CMV: awareness is the key!

You may be thinking ‘urgh, not another thing to worry about’. However, CMV is a viral infection that once we are aware of, we can reduce our chances of contracting. We like prevention! Alas, however, many people are not made aware of it. So, in this piece we’re going to talk about exactly what it is, why you should be aware of it and why it is especially important for women who want to have children or are pregnant. Finally, the key thing to know is that this really is a case of knowing your enemy. If we’re aware we can help prevent infection and early detection can significantly improve outcomes. So, knowledge is most definitely power in this case!

Ok so what on earth is CMV? 

CMV or it’s more technical term: Cytomegalovirus is what it says on the tin. A virus, which is actually part of the herpes family. It shares that same characteristic: once you have it, you have it. It can lie dormant and often if you’re a healthy adult you will have absolutely zero symptoms. So, that means you’ll need to ask your doctor to test for it. He/she may test a couple of times through your pregnancy. Universal screening is not currently practised, however, some doctors do it as a matter of course. Make sure you speak up and ask your doctor how they approach it. Here’s why: 

If CMV has no symptoms, why does it matter so much for pregnancy/wanting to have kids?

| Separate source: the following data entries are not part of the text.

## design/flow/config.mk

```make
export PLATFORM = sky130hd
export DESIGN_NAME = array_mult_top
export DESIGN_NICKNAME = array_mult_top
export VERILOG_FILES = /design/flow/design.v
export SDC_FILE = /design/flow/constraint.sdc
export NUM_CORES = 4
export LEC_CHECK = 0
export CAP_MARGIN = 20
export CORE_MARGIN = 2
export CORE_UTILIZATION = 68
export CTS_CLUSTER_SIZE = 50
export PLACE_DENSITY_LB_ADDON = 0.07
export SLEW_MARGIN = 20
```

## design/flow/run.sh

```bash
#!/bin/bash
# the make line also repeats each setting of config.mk as NAME=value (left out here)
make -C /OpenROAD-flow-scripts/flow DESIGN_CONFIG=/design/flow/config.mk WORK_HOME=/design/flow/orfs CLKGATE_MAP_FILE= finish
```

## design/flow/constraint.sdc

```tcl
create_clock -name core_clock -period 16.6 [get_ports {clk}]
set_input_delay 3.3200 -clock core_clock [delete_from_list [all_inputs] [get_ports {clk}]]
set_output_delay 3.3200 -clock core_clock [all_outputs]
set_load 0.01 [all_outputs]
```

## design/flow/design.v

```verilog
`timescale 1ns/1ps
module array_mult_top (
    input             clk,
    input      [15:0] a,
    input      [15:0] b,
    output reg [31:0] p
);
    reg  [15:0] a_q, b_q;
    wire [31:0] prod;
    array_multiplier u_mult (
        .in_A(a_q),
        .in_B(b_q),
        .prod_out(prod)
    );
    always @(posedge clk) begin
        a_q <= a;
        b_q <= b;
        p   <= prod;
    end
endmodule

`timescale 1ns/1ps
module array_multiplier (
    input  [15:0] in_A,
    input  [15:0] in_B,
    output [31:0] prod_out
);
    wire [15:0] pp [15:0];   
    genvar i, j;
    generate
        for (i = 0; i < 16; i = i + 1) begin : GEN_PP_ROW
            for (j = 0; j < 16; j = j + 1) begin : GEN_PP_COL
                assign pp[i][j] = in_A[j] & in_B[i];
            end
        end
    endgenerate
    wire [31:0] row_sum [15:0];
    wire [31:0] row_carry [15:0];
    assign row_sum[0]   = {16'b0, pp[0]};
    assign row_carry[0] = 32'b0;
    genvar r;
    generate
        for (r = 1; r < 16; r = r + 1) begin : ADDER_ROWS
            wire [31:0] shifted_pp = { {16 - r{1'b0}}, pp[r], {r{1'b0}} };
            adder32 ADD_STAGE (
                .in_a(row_sum[r-1]),
                .in_b(shifted_pp),
                .cin(1'b0),
                .sum(row_sum[r]),
                .cout(row_carry[r])
            );
        end
    endgenerate
    assign prod_out = row_sum[15];
endmodule
module adder32 (
    input  [31:0] in_a,
    input  [31:0] in_b,
    input         cin,
    output [31:0] sum,
    output        cout
);
    wire [31:0] carry;
    genvar k;
    full_adder FA0 (.a(in_a[0]), .b(in_b[0]), .cin(cin), .sum(sum[0]), .cout(carry[0]));
    generate
        for (k = 1; k < 32; k = k + 1) begin : FA_CHAIN
            full_adder FAi (.a(in_a[k]), .b(in_b[k]), .cin(carry[k-1]), .sum(sum[k]), .cout(carry[k]));
        end
    endgenerate
    assign cout = carry[31];
endmodule
module full_adder (
    input  a,
    input  b,
    input  cin,
    output sum,
    output cout
);
    assign sum  = a ^ b ^ cin;
    assign cout = (a & b) | (b & cin) | (a & cin);
endmodule
```

==> notes.md, run 1 <==
Notes on the physical design

The run finished, with violations left. The checks that failed: setup timing. The number of clock sinks seen by CTS is ~64.

The synthesized design devotes to its leading area cell type 55.0% of total area. The slowest cell on the critical path is sky130_fd_sc_hd__fa_2. The end of the worst register-to-register path is p[30].

TritonCTS built the clock tree. Relative to the synthesized area, the layout overhead comes to 18.2%. The initial antenna violation count is 0. The critical path starts at b_q[0].

The count of instantiated cells in the yosys netlist is 680. The initialized floorplan defines 39 standard-cell rows. The area of combinational cells with multiple inputs is ~0.0067 mm2. The count of port buffers added during placement is between 60 and 70.

The count of distinct cell types in the synthesized netlist is 9. The first detailed-routing pass took 5 iterations. The startpoint of the tightest hold check path is a_q[0]. The mapped cell area is between 0.008 and 0.009 mm2. The total nets after synthesis is between 900 and 1000. The post-synthesis cell type with the largest instance count is sky130_fd_sc_hd__fa_1. STA classifies the critical path endpoint as a flop.

The slew at the pin with the worst max-slew slack is ~0.53 ns. The synthesis area per yosys is 0.00815 mm2. At the later pin of the worst-skew pair, clock insertion delay measures ~0.34 ns. Cells fill between 80% and 90% of the core in the end. After synthesis, the largest family of logic cells by area is adder cells. The first global-routing pass estimated 24400 um of wire.

The total DRC errors in the routed layout is 0. The script reports the combined buffer and inverter count of the critical path as 6. The relative slew slack is between 60 and 70%.

The clock transition at the registers of the reported paths is roughly 0.050 ns. The HPWL after detailed placement is approximately 11000 um. Per the synthesis report, the adder-cell share of the synthesized area is roughly 57%.

Following the worst setup path forward leads to its endpoint at p[30]. In this run the critical register-to-register path is launched from b_q[0]. The combined flip-flop and latch cell area is 0.00129 mm2. The count of warning messages emitted by the tools is 29. The classification of the worst setup path is reg -> reg. STA classifies the critical path startpoint as a flop.

In the final run the clock tree shows a worst skew of 0.00496 ns. The H-tree depth is 3. The number of max-slew violations in the final report is 0. Along the worst path, the maximum fanout reaches 3.

The multiplexer fraction of the synthesized cell area is 0%. STA puts the critical path data arrival time at ~19 ns. In the post-route analysis, the smallest setup slack over all paths is -2.33 ns. The overall overflow remaining after global route is 0. The synthesis report lists the most area-consuming cells as sky130_fd_sc_hd__fa_1 55%, sky130_fd_sc_hd__and2_1 16%, sky130_fd_sc_hd__dfxtp_1 16%.

The number of vias after detailed routing is 4575. For hold timing, the worst endpoint is p[0]. The flip-flop cell with the highest count after synthesis is sky130_fd_sc_hd__dfxtp_1. The kind of cell with the highest combined delay along the critical path is adder cells. Per Yosys stat, the portion of area used by sequential elements is between 15 and 20%. The final timing report counts setup violations totalling 8.

The total negative slack for setup checks is -10.80 ns. The dominant cell type by area after synthesis is sky130_fd_sc_hd__fa_1. Per STA, the highest per-stage delay on the worst path measures slightly above 0.6 ns. The number of buffers on the longest clock path is 2. Setup repair after global routing could not meet its margin everywhere.

In this run, the number of DRC markers left after iteration 0 of detailed routing was 87. The y dimension of the die is ~110 um. The post-synthesis average cell area is roughly 12 um2. The number of global-route vias before repair came to about 5600. Per the post-route antenna check, the number of violating nets is 0. The synthesized design contains approximately 64 register bits. The layout filler cell count is 605. Per the final timing report, the hold violations number 0. Before placement the cells fill a little over two thirds of the core. The data required time at the worst endpoint is between 15 and 20 ns. The placer congestion estimate is between 0.7 and 0.8. The final worst hold slack is 0.510 ns.

The clock tree root buffer cell is sky130_fd_sc_hd__clkbuf_16. The post-synth count of flops with an enable pin is 0. The logic depth of the worst register-to-register path is 51. The number of cells traversed by the worst hold path is 1. Entering global routing, the biggest net connects 17 pins. The count of nets after finishing is 1015. The area enclosed by the die boundary is between 0.01 and 0.015 mm2.

Per the run summary, max-cap violations total 0. The routed design ends up with an antenna cell count of 0. The CTS buffer count is 9.

The vias per cell is between 5 and 6. The gate count of the mapped netlist is approximately 700. The total area inside the core boundary comes to between 0.01 and 0.015 mm2. Global routing used about a quarter of the available tracks across all layers. The most frequent cell on the critical path is sky130_fd_sc_hd__fa_2. Of the total synthesized cell area, the portion taken by AND-OR and OR-AND cells is 0%. The number of logic stages on the critical path including buffering is between 50 and 60.

After detailed routing, the average wire length per cell comes to ~15 um. STA reports a reg2reg setup slack of -2.33 ns. After layout, the minimum clock period comes to ~19 ns. The floorplan step set the die width to roughly 110 um.

The synthesis report lists the Yosys warning total as 2. Of all flip-flops after synthesis, the portion carrying an async set or reset was 0%. Based on the critical path, the design can be clocked at up to 0.0528 GHz. In this run, the synthesized area fraction spent on xor and xnor cells is recorded as 0%. Yosys reports that the most numerous cell types are 224 x sky130_fd_sc_hd__fa_1, 211 x sky130_fd_sc_hd__and2_1, 88 x sky130_fd_sc_hd__inv_1. The fraction of the cycle the final worst path needs is 114%. The synthesized netlist devotes about a fifth of its cell area to simple gates. The wire length after detailed routing is about 13000 um. Checking hold timing, the worst path is listed with class reg -> reg. The floorplan report gives the top-level pin count as between 60 and 70.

Whilst adults will not likely see the effects, babies during pregnancy and as newborns are a different story. Unfortunately, CMV contracted by a baby in-utero or new born can potentially cause a range of developmental issues including hearing loss and neurological developmental issues. 

But, before you freak out: some reassuring news: 

Ok before you recoil in horror, here are some important things to keep in mind.

Some important things you should know about CMV: 

It matters whether or not you have a ‘primary’ or ‘secondary’ infection. 

What does this mean? 

If you contract the virus during pregnancy that is considered ‘primary’ or: IgM. 

If you have had a while and it ‘flares up’ or you get a second strain it is ‘secondary, recurrent’ or IgG. 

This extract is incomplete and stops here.